The UniFrac method that focused on the phylogenetic relationships was developed by Lozupone and Knight (2005). Both weighted and unweighted UniFrac metrics are very useful for analyzing the differences and associations of microbial communities (Lozupone and Knight, 2005; Campbell et al., 2015). In this study, both weighted and unweighted UniFrac metrics suggested that each fecal sample harbors different microbial communities, and the majority of gut microbiotas were conserved and clustered together among different breeding conditions of oriental white storks (Z group and W group).

PICRUSt was used to analyze the microbial functions of oriental white storks. Gut microbial taxa of C. boyciana were associated with functions such as cell processes and metabolism. These data facilitate understanding of the relationship between gut microbial taxa and metabolism, as well as the influence of gut microbes on host health (Sommer and Backhed, 2013). However, as in other avian studies on gut microbiota, one limitation of the current study is the acquirement of DNA from each individual bird, as this affects the study of gut microbiota in relation to host genetics and physiology at the individual level (Liu et al., 2020).

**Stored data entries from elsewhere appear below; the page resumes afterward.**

--- src/hdl/mfd_pkg.sv ---
// constants for the multi-function contact decoder
// assumes a 200 MHz hclk and word-only AHB-Lite access
package mfd_pkg;
  // ==========================================
  // function codes
  localparam logic [7:0] FC_3WIRE = 8'h00;
  localparam logic [7:0] FC_LOCAL = 8'h01;
  localparam logic [7:0] FC_OPTION = 8'h02;
  localparam logic [7:0] FC_STEP1 = 8'h03;
  localparam logic [7:0] FC_STEP2 = 8'h04;
  localparam logic [7:0] FC_STEP3 = 8'h05;
  localparam logic [7:0] FC_JOGSEL = 8'h06;
  localparam logic [7:0] FC_ACC2 = 8'h07;
  localparam logic [7:0] FC_BB_NO = 8'h08;
  localparam logic [7:0] FC_BB_NC = 8'h09;
  localparam logic [7:0] FC_HOLD = 8'h0A;
  localparam logic [7:0] FC_OH = 8'h0B;
  localparam logic [7:0] FC_UP = 8'h10;
  localparam logic [7:0] FC_DOWN = 8'h11;
  localparam logic [7:0] FC_FORWARD_JOG_INPUT = 8'h12;
  localparam logic [7:0] FC_REVERSE_JOG_INPUT = 8'h13;
  localparam logic [7:0] FC_SRCH_MAX = 8'h61;
  localparam logic [7:0] FC_SRCH_SET = 8'h62;
  localparam logic [3:0] FC_EF_FIRST = 4'h2;
  localparam logic [3:0] FC_EF_LAST = 4'h5;
  localparam int EF_NC_BIT = 0;
  localparam int EF_RUN_BIT = 1;
  localparam int EF_RESP_LSB = 2;
  localparam logic [1:0] RESP_RAMP = 2'h0;
  localparam logic [1:0] RESP_COAST = 2'h1;
  localparam logic [1:0] RESP_ALT = 2'h2;
  localparam logic [1:0] RESP_MINOR = 2'h3;
  localparam logic [3:0] REF_JOG = 4'h8;
  // ==========================================
  // register map
  localparam logic [7:0] ADDR_FUNC = 8'h00;
  localparam logic [7:0] ADDR_CTRL = 8'h04;
  localparam logic [7:0] ADDR_STATUS = 8'h08;
  localparam logic [7:0] ADDR_FAULT = 8'h0C;
  localparam logic [7:0] ADDR_HOLD = 8'h10;
  localparam logic [31:0] FUNC_RST = 32'hFFFFFFFF;
  localparam logic CTRL_RST = 1'h0;
  localparam int HOLD_VALID_BIT = 16;
  // ==========================================
  // timing
  localparam int CLK_KHZ = 200000;
  localparam int JOG_BOTH_MS = 500;
  localparam int MINOR_SHOW_MS = 500;
  localparam int JOG_BOTH_CYC = CLK_KHZ * JOG_BOTH_MS;
  localparam int MINOR_SHOW_CYC = CLK_KHZ * MINOR_SHOW_MS;
  localparam int CNT_W = 27;
endpackage : mfd_pkg

--- src/hdl/mfd_decoder.sv ---
// multi-function contact input decoder with AHB-Lite registers
// assumes contacts are asynchronous pins; drive status inputs share hclk
// Function
// both speed-search codes assigned raises the setting error
// only one of UP and DOWN assigned raises the setting error
// UP, DOWN and ramp hold all assigned raises the setting error
// code 00 on terminal 5 selects three-wire run mode
// local/keypad source switch latched only while stopped
// option card source switch latched only while stopped
// jog select wins, else step inputs pick master, aux or stored references
// code 07 closed selects second accel/decel pair, even mid-ramp
// baseblock shuts output and indicates; release restarts at present reference
// baseblock during stop deceleration also forces output frequency to zero
// code 09 is baseblock on open contact
// ramp hold freezes frequency; stop cancels; held value kept until release
// overheat input blinks alarm, operation continues
// only UP accelerates, only DOWN decelerates, else hold
// UP/DOWN lower limit is the largest of three; held value retained
// UP/DOWN ignored when reference source is keypad
// forward and reverse jog run at jog reference with priority
// both jogs closed 500 ms stops the drive
// fault digit bit0 selects NC contact, bit1 running-only detection
// fault digit bits 3:2 select ramp, coast, alternate ramp or minor
// major fault shows terminal, stops, sets fault relay at once
// minor fault alarm shows while active and at least 0.5 s
// coast beats alternate ramp beats ordinary ramp among faults
// code FF and reserved codes produce no command
//
// Design decisions made here: the AHB-Lite register port and the placing of the registers.
module mfd_decoder
  import mfd_pkg::*;
#(
  parameter int FREQ_W = 16,
  parameter int JOG_CYC = JOG_BOTH_CYC,
  parameter int MINOR_CYC = MINOR_SHOW_CYC
)(
  input wire logic hclk, // bus clock
  input wire logic hresetn, // async reset
  input wire logic hsel, // slave select
  input wire logic [7:0] haddr, // byte address
  input wire logic [1:0] htrans, // transfer type
  input wire logic hwrite, // write
  input wire logic [2:0] hsize, // word only
  input wire logic [31:0] hwdata, // write data
  input wire logic hready, // bus ready
  output logic hreadyout, // always ready
  output logic [31:0] hrdata, // read data
  output logic hresp, // always okay
  input wire logic [3:0] contact_in, // terminals 5..8, high closed
  input wire logic run_cmd, // run command present
  input wire logic stop_cmd, // stop command present
  input wire logic drive_running, // output active
  input wire logic decel_stop, // decelerating after stop
  input wire logic [FREQ_W-1:0] out_freq, // present output frequency
  input wire logic [FREQ_W-1:0] min_output_frequency, // minimum output
  input wire logic [FREQ_W-1:0] reference_lower_limit, // lower limit
  input wire logic [FREQ_W-1:0] main_ref, // terminal reference
  output logic three_wire_q, // three-wire mode
  output logic keypad_src_q, // keypad source
  output logic option_src_q, // option card source
  output logic [3:0] ref_select_q, // 0 master 1 aux 2..7 stored 8 jog
  output logic accel_set2_q, // second ramp pair
  output logic baseblock_q, // output shut off
  output logic force_zero_q, // frequency to zero
  output logic restart_q, // restart pulse
  output logic ramp_hold_q, // freeze frequency
  output logic [FREQ_W-1:0] held_freq_q, // held frequency
  output logic overheat_q, // overheat indication
  output logic up_q, // accelerate
  output logic down_q, // decelerate
  output logic [FREQ_W-1:0] lower_limit_q, // updown lower limit
  output logic jog_fwd_q, // forward jog
  output logic jog_rev_q, // reverse jog
  output logic jog_stop_q, // both jogs stop
  output logic fault_relay_q, // major fault relay
  output logic [1:0] stop_mode_q, // fault stop response
  output logic [3:0] fault_term_q, // fault terminal number
  output logic [3:0] minor_alarm_q, // per terminal alarm
  output logic setting_error_q // code conflict
);
  // ==========================================
  // contact synchroniser
  logic [3:0] cmeta_q, csync_q;
  always_ff @(posedge hclk or negedge hresetn)
  begin
    if (!hresetn)
    begin
      cmeta_q <= 4'h0;
      csync_q <= 4'h0;
    end
    else
    begin
      cmeta_q <= contact_in;
      csync_q <= cmeta_q;
    end
  end
  // ==========================================
  // bus registers
  logic [31:0] func_q;
  logic ref_keypad_q;
  logic [3:0] fault_q;
  logic hold_valid_q;
  logic wr_q;
  logic [7:0] wa_q;
  logic addr_ph;
  logic [31:0] rd_d;
  assign addr_ph = hsel & htrans[1] & hready;
  always_ff @(posedge hclk or negedge hresetn)
  begin
    if (!hresetn)
    begin
      wr_q <= 1'b0;
      wa_q <= 8'h00;
      hreadyout <= 1'b1;
      hresp <= 1'b0;
    end
    else
    begin
      wr_q <= addr_ph & hwrite;
      wa_q <= haddr;
      hreadyout <= 1'b1;
      hresp <= 1'b0;
    end
  end
  always_ff @(posedge hclk or negedge hresetn)
  begin
    if (!hresetn)
    begin
      func_q <= FUNC_RST;
      ref_keypad_q <= CTRL_RST;
    end
    else if (wr_q)
    begin
      if (wa_q == ADDR_FUNC)
        func_q <= hwdata;
      if (wa_q == ADDR_CTRL)
        ref_keypad_q <= hwdata[0];
    end
  end
  always_comb
  begin
    rd_d = 32'h00000000;
    unique case (haddr)
      ADDR_FUNC: rd_d = func_q;
      ADDR_CTRL: rd_d = {31'h0, ref_keypad_q};
      ADDR_STATUS: rd_d = {20'h0, csync_q, jog_stop_q, overheat_q, ramp_hold_q, baseblock_q,
                           minor_alarm_q[3:1] != 3'h0 || minor_alarm_q[0], option_src_q, keypad_src_q,
                           setting_error_q};
      ADDR_FAULT: rd_d = {28'h0, fault_q};
      ADDR_HOLD: rd_d = {15'h0, hold_valid_q, 16'(held_freq_q)};
      default: rd_d = 32'h00000000;
    endcase
  end
  always_ff @(posedge hclk or negedge hresetn)
  begin
    if (!hresetn)
      hrdata <= 32'h00000000;
    else if (addr_ph & ~hwrite)
      hrdata <= rd_d;
  end
  // ==========================================
  // per-terminal decode
  logic [3:0] a_local, a_opt, a_s1, a_s2, a_s3, a_jog, a_acc, a_bbno, a_bbnc;
  logic [3:0] a_hold, a_oh, a_up, a_dn, a_fj, a_rj, a_m61, a_m62;
  logic [3:0] ef_det, ef_major, ef_coast, ef_alt, ef_minor;
  for (genvar t = 0; t < 4; t++)
  begin : g_term
    logic [7:0] fc;
    logic is_ef;
    assign fc = func_q[8*t +: 8];
    assign a_local[t] = fc == FC_LOCAL;
    assign a_opt[t] = fc == FC_OPTION;
    assign a_s1[t] = fc == FC_STEP1;
    assign a_s2[t] = fc == FC_STEP2;
    assign a_s3[t] = fc == FC_STEP3;
    assign a_jog[t] = fc == FC_JOGSEL;
    assign a_acc[t] = fc == FC_ACC2;
    assign a_bbno[t] = fc == FC_BB_NO;
    assign a_bbnc[t] = fc == FC_BB_NC;
    assign a_hold[t] = fc == FC_HOLD;
    assign a_oh[t] = fc == FC_OH;
    assign a_up[t] = fc == FC_UP;
    assign a_dn[t] = fc == FC_DOWN;
    assign a_fj[t] = fc == FC_FORWARD_JOG_INPUT;
    assign a_rj[t] = fc == FC_REVERSE_JOG_INPUT;
    assign a_m61[t] = fc == FC_SRCH_MAX;
    assign a_m62[t] = fc == FC_SRCH_SET;
    assign is_ef = fc[7:4] >= FC_EF_FIRST && fc[7:4] <= FC_EF_LAST;
    assign ef_det[t] = is_ef && (csync_q[t] ^ fc[EF_NC_BIT]) && (!fc[EF_RUN_BIT] || drive_running);
    assign ef_major[t] = ef_det[t] && fc[EF_RESP_LSB +: 2] != RESP_MINOR;
    assign ef_coast[t] = is_ef && fc[EF_RESP_LSB +: 2] == RESP_COAST;
    assign ef_alt[t] = is_ef && fc[EF_RESP_LSB +: 2] == RESP_ALT;
    assign ef_minor[t] = ef_det[t] && fc[EF_RESP_LSB +: 2] == RESP_MINOR;
    logic [CNT_W-1:0] show_q;
    logic alarm_q;
    assign minor_alarm_q[t] = alarm_q;
    // minor alarm stretched to the minimum display time
    always_ff @(posedge hclk or negedge hresetn)
    begin
      if (!hresetn)
      begin
        show_q <= '0;
        alarm_q <= 1'b0;
      end
      else
      begin
        if (ef_minor[t])
          show_q <= CNT_W'(MINOR_CYC - 1);
        else if (show_q != '0)
          show_q <= show_q - 1'b1;
        alarm_q <= ef_minor[t] || show_q != '0;
      end
    end
  end
  logic [3:0] cl;
  assign cl = csync_q;
  // ==========================================
  // setting check and sources
  logic err_d, have_ud;
  assign have_ud = |a_up && |a_dn;
  assign err_d = (|a_m61 && |a_m62)
               || (|a_up != |a_dn)
               || (have_ud && |a_hold);
  always_ff @(posedge hclk or negedge hresetn)
  begin
    if (!hresetn)
    begin
      setting_error_q <= 1'b0;
      three_wire_q <= 1'b0;
      keypad_src_q <= 1'b0;
      option_src_q <= 1'b0;
    end
    else
    begin
      setting_error_q <= err_d;
      three_wire_q <= func_q[7:0] == FC_3WIRE;
      if (!drive_running)
      begin
        keypad_src_q <= |(a_local & cl);
        option_src_q <= |a_opt && !(|(a_opt & cl));
      end
    end
  end
  // ==========================================
  // reference, ramp and baseblock
  logic bb_on, bb_prev_q;
  assign bb_on = |(a_bbno & cl) || |(a_bbnc & ~cl);
  always_ff @(posedge hclk or negedge hresetn)
  begin
    if (!hresetn)
    begin
      ref_select_q <= 4'h0;
      accel_set2_q <= 1'b0;
      overheat_q <= 1'b0;
    end
    else
    begin
      if (|(a_jog & cl))
        ref_select_q <= REF_JOG;
      else
        ref_select_q <= {1'b0, |(a_s3 & cl), |(a_s2 & cl), |(a_s1 & cl)};
      accel_set2_q <= |(a_acc & cl);
      overheat_q <= |(a_oh & cl);
    end
  end
  always_ff @(posedge hclk or negedge hresetn)
  begin
    if (!hresetn)
    begin
      baseblock_q <= 1'b0;
      force_zero_q <= 1'b0;
      restart_q <= 1'b0;
      bb_prev_q <= 1'b0;
    end
    else
    begin
      bb_prev_q <= bb_on;
      baseblock_q <= bb_on;
      if (bb_on && decel_stop)
        force_zero_q <= 1'b1;
      else if (!bb_on)
        force_zero_q <= 1'b0;
      restart_q <= bb_prev_q && !bb_on && run_cmd && !stop_cmd;
    end
  end
  // ==========================================
  // ramp hold and held frequency
  logic hold_on;
  assign hold_on = |(a_hold & cl);
  always_ff @(posedge hclk or negedge hresetn)
  begin
    if (!hresetn)
    begin
      ramp_hold_q <= 1'b0;
      hold_valid_q <= 1'b0;
      held_freq_q <= '0;
    end
    else
    begin
      ramp_hold_q <= hold_on && run_cmd && !stop_cmd;
      if (!hold_on && !up_q && !down_q && !(have_ud && run_cmd))
        hold_valid_q <= 1'b0;
      else if (hold_on && !hold_valid_q && run_cmd)
      begin
        hold_valid_q <= 1'b1;
        held_freq_q <= out_freq;
      end
      else if (have_ud && run_cmd && !up_q && !down_q)
      begin
        hold_valid_q <= 1'b1;
        held_freq_q <= out_freq;
      end
      else if (wr_q && wa_q == ADDR_HOLD)
      begin
        hold_valid_q <= hwdata[HOLD_VALID_BIT];
        held_freq_q <= FREQ_W'(hwdata[15:0]);
      end
    end
  end
  // ==========================================
  // up/down and jog
  logic fj_on, rj_on;
  logic [CNT_W-1:0] jog_cnt_q;
  logic [FREQ_W-1:0] lim_a;
  assign fj_on = |(a_fj & cl);
  assign rj_on = |(a_rj & cl);
  assign lim_a = min_output_frequency > reference_lower_limit ? min_output_frequency : reference_lower_limit;
  always_ff @(posedge hclk or negedge hresetn)
  begin
    if (!hresetn)
    begin
      up_q <= 1'b0;
      down_q <= 1'b0;
      lower_limit_q <= '0;
    end
    else
    begin
      up_q <= have_ud && !ref_keypad_q && run_cmd && !fj_on && !rj_on && |(a_up & cl) && !(|(a_dn & cl));
      down_q <= have_ud && !ref_keypad_q && run_cmd && !fj_on && !rj_on && |(a_dn & cl) && !(|(a_up & cl));
      lower_limit_q <= lim_a > main_ref ? lim_a : main_ref;
    end
  end
  always_ff @(posedge hclk or negedge hresetn)
  begin
    if (!hresetn)
    begin
      jog_cnt_q <= '0;
      jog_stop_q <= 1'b0;
      jog_fwd_q <= 1'b0;
      jog_rev_q <= 1'b0;
    end
    else
    begin
      if (!(fj_on && rj_on))
        jog_cnt_q <= '0;
      else if (jog_cnt_q != CNT_W'(JOG_CYC - 1))
        jog_cnt_q <= jog_cnt_q + 1'b1;
      jog_stop_q <= fj_on && rj_on && jog_cnt_q == CNT_W'(JOG_CYC - 1);
      jog_fwd_q <= fj_on && !rj_on;
      jog_rev_q <= rj_on && !fj_on;
    end
  end
  // ==========================================
  // external fault latch and response
  logic [3:0] clr;
  assign clr = (wr_q && wa_q == ADDR_FAULT) ? hwdata[3:0] : 4'h0;
  always_ff @(posedge hclk or negedge hresetn)
  begin
    if (!hresetn)
    begin
      fault_q <= 4'h0;
      fault_relay_q <= 1'b0;
      stop_mode_q <= RESP_RAMP;
      fault_term_q <= 4'h0;
    end
    else
    begin
      fault_q <= (fault_q & ~clr) | ef_major;
      fault_relay_q <= |((fault_q & ~clr) | ef_major);
      if (|((fault_q | ef_major) & ef_coast))
        stop_mode_q <= RESP_COAST;
      else if (|((fault_q | ef_major) & ef_alt))
        stop_mode_q <= RESP_ALT;
      else
        stop_mode_q <= RESP_RAMP;
      if (ef_major[0] || fault_q[0])
        fault_term_q <= 4'h5;
      else if (ef_major[1] || fault_q[1])
        fault_term_q <= 4'h6;
      else if (ef_major[2] || fault_q[2])
        fault_term_q <= 4'h7;
      else if (ef_major[3] || fault_q[3])
        fault_term_q <= 4'h8;
      else
        fault_term_q <= 4'h0;
    end
  end
endmodule : mfd_decoder

--- config.mk ---
export PLATFORM = sky130hd
export DESIGN_NAME = mfd_decoder
export DESIGN_NICKNAME = d
export VERILOG_FILES = /design/src/hdl/mfd_pkg.sv /design/src/hdl/mfd_decoder.sv
export SDC_FILE = /design/constraint.sdc
export NUM_CORES = 1
export LEC_CHECK = 0
export BUFFER_PORTS_ARGS = -buffer_cell sky130_fd_sc_hd__buf_2
export CAP_MARGIN = 5
export CELL_PAD_IN_SITES_DETAIL_PLACEMENT = 0
export CELL_PAD_IN_SITES_GLOBAL_PLACEMENT = 2
export CORE_MARGIN = 2
export CORE_UTILIZATION = 40
export CTS_CLUSTER_SIZE = 28
export DETAILED_ROUTE_END_ITERATION = 8
export GPL_ROUTABILITY_DRIVEN = 0
export PLACE_DENSITY_LB_ADDON = 0.1
export SYNTH_ARGS = -nofsm -noshare
export SYNTH_HDL_FRONTEND = slang
export SYNTH_SLANG_ARGS = --single-unit
--- constraint.sdc ---
create_clock -name hclk -period 7.4 [get_ports hclk]
set_clock_uncertainty 0.05 [all_clocks]
set_input_delay 0.74 -clock hclk [delete_from_list [all_inputs] [get_ports hclk]]
set_output_delay 0.74 -clock hclk [all_outputs]
set_load 0.02 [all_outputs]
==> After elaboration in Yosys (flattened, before gate mapping) <==
Cells that the tools add are included.
{ "word_totals": {"ff_bits": 284, "input_bits": 122, "out_inout_bits": 96, "word_cells": 346} }
{ "op_classes": {"addsub": 5, "n_lt_le_gt_ge": 10, "eq_ne": 96, "n_mux": 30, "n_bitwise": 32, "reduce_logical": 134} }
{ "op_table": {"columns": ["op", "count"], "rows": [
  ["$mux 27", 10],
  ["$pmux 32 s5", 1],
  ["$eq 8x4->1 const B", 19],
  ["$eq 8x3->1 const B", 18],
  ["$eq 8x5->1 const B", 18],
  ["$reduce_bool 27->1", 4],
  ["$sub 27x1->27 const B", 4],
  ["$reduce_or 4->1", 24],
  ["$mux 16", 5],
  ["$and 4x4->4", 18],
  ["$eq 8x2->1 const B", 8],
  ["$eq 8x7->1 const B", 8],
  ["$logic_and 1x1->1", 60],
  ["$eq 8x1->1 const B", 4],
  ["$gt 16x16->1", 2],
  ["$add 27x1->27 const B", 1],
  ["$eq 27x27->1 const B", 1],
  ["$ne 27x27->1 const B", 1],
  ["$logic_not 8->1", 3],
  ["$mux 4", 6],
  ["$logic_not 1->1", 17],
  ["$eq 2x2->1 const B", 8],
  ["$ge 4x2->1 const B", 4],
  ["$le 4x3->1 const B", 4],
  ["16 further kinds", 59]
]} }

==> Logic depth before layout (Yosys ltp) <==
{ "depth": {"word_depth": 10, "mapped_depth": 17, "depth_no_buf": 14} }

==> Least setup slack after synthesis <==
No wires, ideal clock.
{ "synth_path": {"kind": "in2reg", "start": "input reference_lower_limit[15]", "end": "register lower_limit_q[10]", "setup_time_ns": 0.125, "t_arrival_ns": 4.521, "t_required_ns": 7.225, "path_slack_ns": 2.704, "cell_stages": 15, "path_buffers": 3, "cell_sequence": "inv_1 -> ha_1 -> nand4_1 -> a2111o_1 -> a31oi_2 -> buf_2 -> mux2_2 -> ha_1 -> and3_1 -> a221o_1 -> a221o_1 -> o22a_1 -> clkbuf_1 -> buf_2 -> mux2_2"} }
{ "synth_between": {"elab_chain_len": 4} }
{ "synth_rtl": {"columns": ["element", "line_no", "rtl"], "rows": [
  ["start: declaration", "mfd_decoder.sv:56", "input wire logic [FREQ_W-1:0] reference_lower_limit,"],
  ["$gt 16x16->1", "mfd_decoder.sv:327", "assign lim_a = min_output_frequency > reference_lower_limit ? min_output_frequency : reference_lower_limit;"],
  ["$mux 16 (*)", "mfd_decoder.sv:327", null],
  ["$gt 16x16->1", "mfd_decoder.sv:340", "lower_limit_q <= lim_a > main_ref ? lim_a : main_ref;"],
  ["$mux 16 (*)", "mfd_decoder.sv:340", null],
  ["end signal: assignment", "mfd_decoder.sv:340", null],
  ["end: declaration", "mfd_decoder.sv:71", "output logic [FREQ_W-1:0] lower_limit_q,"]
]} }
Mark *: on every way between the ends. The rest lies on a longest branch, timed or not.
A chain may end at the register's enable or synchronous reset.

==> Final worst setup path <==
{ "layout_path": {"start": "input reference_lower_limit[15]", "end": "register lower_limit_q[11]"} }
The elaborated chain is that of the path after synthesis.

==> results.txt <==
RSZ-0062 raised after global routing: false
vias: 12200
Synth-to-Final Area Change: 17.8%
Total Neg Setup Slack: 0 ps
Die H: 200 um
post-synthesis sequential area ratio: 46.7%
Sink Count: 284
Peak supply drop: 0.166 mV
Crit Path Category: input pin to flip-flop
status: complete, no violations
top-count cell post-synth: dfrtp_1
final hold vios: 0
worst slew pin tran: 1170 ps
Synth area leader: dfrtp_1
Post-synth EDFFs: 0
die width: 200 um
Post-synth top cells: dfrtp_1, nand2_1, nor2_1, mux2_2, nand3_1
drt drc: 0
#FFs+latches synth: 284
M2 GR Usage: 33.4%
Max Cap Viol: 0
syn avg cell area: 10.0 um^2
final non-filler cell total: 2256
cts hold-fix bufs: 0
iteration count of the initial detailed-routing pass: 5
share of the synthesized area in the top cell type: 41.2%
Tmin final: 4850 ps
vias in the first global route: 11900
FMAX: 206 MHz
Initial Util: 40.6%
Syn Inst Count: 1522
Core Box Area: 37700 um^2
grt peak-use layer: met2
final net count: 1873
Inserted Clock Buffers: 36
final cycle utilization of the critical path: 65.5%
GR Layer Usage met1: 29.2%
Slowest cell on crit path: a31oi_2
slowest stage delay, CP: 840 ps
largest net degree at the start of global routing: 166
RR Startpoint: func_q[28]
Placed Cells: 2186
share of layout cells above drive strength 1: 25.7%
Setup crit start: reference_lower_limit[15]
CTS tree: built
Global Route Usage Sum: 21.1%
H-tree Lvls: 2
Resize count post-CTS: 0
IO Port Bufs: 211
Pins Over Slew Limit: 0
met3 global-route usage: 3.56%
ys async rst share: 100%
setup bufs post-CTS: 0
Mapped Area: 15300 um^2
Pwr Density: 206 nW/um^2
Vias/cell: 5.39
Worst EP required: 7750 ps
worst-path fanout max: 16
wire length per cell: 18.4 um
Worst Setup Start Kind: input pin
# setup viols final: 0
final-layout fill cell count: 3635
clock latency on the worst-skew pair: 540 ps
Hold Crit Class: input pin to async pin
root buf cell: clkbuf_16
Synthesized Nets: 1682
Ys Warns: 0
clk slew on worst S/H paths: 50 ps
max_slew headroom: 20.7%
Final ANT Viol Nets: 0
Leak Pwr: 7.79 nW
first-pass GRT wire length: 65900 um
Clock Path Buffers: 3
CP Capture Type: flip-flop
drt total wl: 41500 um
largest cells by area after synthesis: dfrtp_1, mux2_2, dfstp_2
worst path cell trace: buf_2, inv_1, ha_1, nand4_1, a2111o_1, a31oi_2, mux2_2, ha_1, and3_1, a221o_1, a221o_1, o22a_1, mux2_2
ys flop type: dfrtp_1
DRT iter0 DRCs: 656
total grt overflow: 0
Yosys cell types: 89
Detailed Place HPWL: 29700 um
standard-cell rows: 71
I/O pin total: 218
Die Footprint: 39800 um^2
initial antenna violation count: 5
Arr. time, crit path: 5200 ps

Analysis of the 24 fecal samples demonstrated that the gut microbiota of oriental white storks was similar to those of red-crowned cranes and black-necked cranes at the phylum level, while Firmicutes was the predominant phylum (Xie et al., 2016; Wang et al., 2020). Comparison of the relative abundance of gut microbiota in C. boyciana between Z group and W group revealed that community structure and abundance of gut microbiota were relatively stable at the phylum level, but were variable and complex at the genus level. There was a significant difference in the richness and diversity of microbial composition, and host intestinal microbiota may be related to diet (Turnbaugh et al., 2009), geography, and seasonal changes (Mueller et al., 2006). The differences between Z group and W group were living conditions and dietary conditions. Oriental white storks inhabiting Tianjin Qilihai Wetland required higher energy and had a more diverse diet, so W group had a greater abundance of gut microbiota than Z group. This study suggests that biogeographical and dietary factors may contribute to the community structure of the gut microbiota of C. boyciana since the metabolism and energy harvest needs were different between two groups. This is consistent with previous related avian findings that community structure and abundance of the gut microbiota are mainly affected by dietary conditions (Wang et al., 2020). The difference on diet patterns may contribute to the differences of fecal microbiota on two groups, and more work is needed to understand the functions of diet patterns and living condition on fecal microbiota. So next, whether living condition changes in the fecal microbiota will be investigated using a combination of metagenomics and metabolomics. Furthermore, since the different microbiota could have different effects on the digestion ability of carbohydrates, protein, and cellulose, the differences in feed composition will have important influences on the changes in host gut microbiota. This may affect nutrient utilization and could cause gastrointestinal diseases in oriental white storks. Hence, studies on the gut microbiota of C. boyciana will facilitate understanding of the specific functions of different bacteria related to digestion and absorption in the host, and could help improve conservation for threatened species both in artificial breeding groups and in wild groups.